Line count for "global": say how many lines of the data contain it, with no other text.

◆ Stored items ◆

►

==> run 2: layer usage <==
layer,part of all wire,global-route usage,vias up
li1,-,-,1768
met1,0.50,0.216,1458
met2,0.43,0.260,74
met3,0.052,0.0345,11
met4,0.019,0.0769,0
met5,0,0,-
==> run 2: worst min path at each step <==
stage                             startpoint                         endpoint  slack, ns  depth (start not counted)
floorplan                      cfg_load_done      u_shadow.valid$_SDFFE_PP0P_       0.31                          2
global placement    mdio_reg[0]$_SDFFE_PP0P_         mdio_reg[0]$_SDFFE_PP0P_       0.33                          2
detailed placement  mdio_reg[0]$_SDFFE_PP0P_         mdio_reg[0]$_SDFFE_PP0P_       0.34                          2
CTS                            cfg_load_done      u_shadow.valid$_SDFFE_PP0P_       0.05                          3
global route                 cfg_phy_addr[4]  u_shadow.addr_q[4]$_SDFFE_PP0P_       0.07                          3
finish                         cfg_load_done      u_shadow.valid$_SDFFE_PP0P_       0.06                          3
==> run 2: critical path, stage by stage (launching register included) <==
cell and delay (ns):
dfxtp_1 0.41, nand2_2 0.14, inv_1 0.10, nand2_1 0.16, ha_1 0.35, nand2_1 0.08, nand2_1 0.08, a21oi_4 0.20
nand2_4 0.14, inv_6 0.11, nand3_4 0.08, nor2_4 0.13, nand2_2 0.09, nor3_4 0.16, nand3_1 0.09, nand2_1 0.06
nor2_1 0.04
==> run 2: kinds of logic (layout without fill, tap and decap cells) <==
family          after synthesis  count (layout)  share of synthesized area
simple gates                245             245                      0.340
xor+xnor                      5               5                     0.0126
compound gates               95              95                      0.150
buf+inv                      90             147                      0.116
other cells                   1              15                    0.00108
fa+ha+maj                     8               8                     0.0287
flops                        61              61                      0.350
===== config.mk =====
export PLATFORM = sky130hd
export DESIGN_NAME = edge_qualifier
export DESIGN_NICKNAME = d
export VERILOG_FILES = /design/src/rtl/edge_qual_pkg.sv /design/src/rtl/edge_qual_dp.sv /design/src/rtl/edge_qual_ctrl.sv /design/src/rtl/edge_qualifier.sv
export SDC_FILE = /design/constraint.sdc
export NUM_CORES = 1
export LEC_CHECK = 0
export ABC_AREA = 1
export CORE_MARGIN = 2
export CORE_UTILIZATION = 30
export CTS_BUF_LIST = sky130_fd_sc_hd__clkbuf_4 sky130_fd_sc_hd__clkbuf_8 sky130_fd_sc_hd__clkbuf_16
export CTS_CLUSTER_SIZE = 20
export DETAILED_ROUTE_END_ITERATION = 6
export GPL_TIMING_DRIVEN = 0
export PLACE_DENSITY_LB_ADDON = 0.2
export RECOVER_POWER = 50
export SKIP_CTS_REPAIR_TIMING = 1
export SLEW_MARGIN = 10
export SYNTH_ARGS = -nofsm -noshare
export SYNTH_HDL_FRONTEND = slang
export SYNTH_SLANG_ARGS = --single-unit

===== constraint.sdc =====
create_clock -name clk -period 7.2 [get_ports clk]
set_input_delay 1.8 -clock clk [delete_from_list [all_inputs] [get_ports clk]]
set_output_delay 1.8 -clock clk [all_outputs]
set_load 0.01 [all_outputs]
File: src/rtl/bp_pkg.sv
package bp_pkg;
  // control word field positions (the CSR side decodes the same layout)
  localparam int unsigned CB_LOAD  = 0;
  localparam int unsigned CB_STORE = 1;
  localparam int unsigned CB_EXEC  = 2;
  localparam int unsigned CB_USER  = 3;
  localparam int unsigned CB_SUPV  = 4;
  localparam int unsigned CB_MACH  = 6;
  localparam int unsigned CB_SZLO  = 16;
  localparam int unsigned CB_SZHI  = 21;
  localparam int unsigned KIND_W   = 4;
  localparam logic [3:0]  KIND_ADDR = 4'd2;
  localparam int unsigned LEN_W    = 4;

  typedef enum logic [1:0] {
    PL_USER = 2'd0,
    PL_SUPV = 2'd1,
    PL_RSVD = 2'd2,
    PL_MACH = 2'd3
  } priv_e;

  // byte width of a watch window from the 4-bit size code
  function automatic logic [LEN_W-1:0] win_bytes(input logic [3:0] code);
    case (code)
      4'd1:    win_bytes = 4'd1;
      4'd2:    win_bytes = 4'd2;
      4'd3:    win_bytes = 4'd4;
      default: win_bytes = 4'd8;
    endcase
  endfunction
endpackage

◄

◆ Answer ◆
3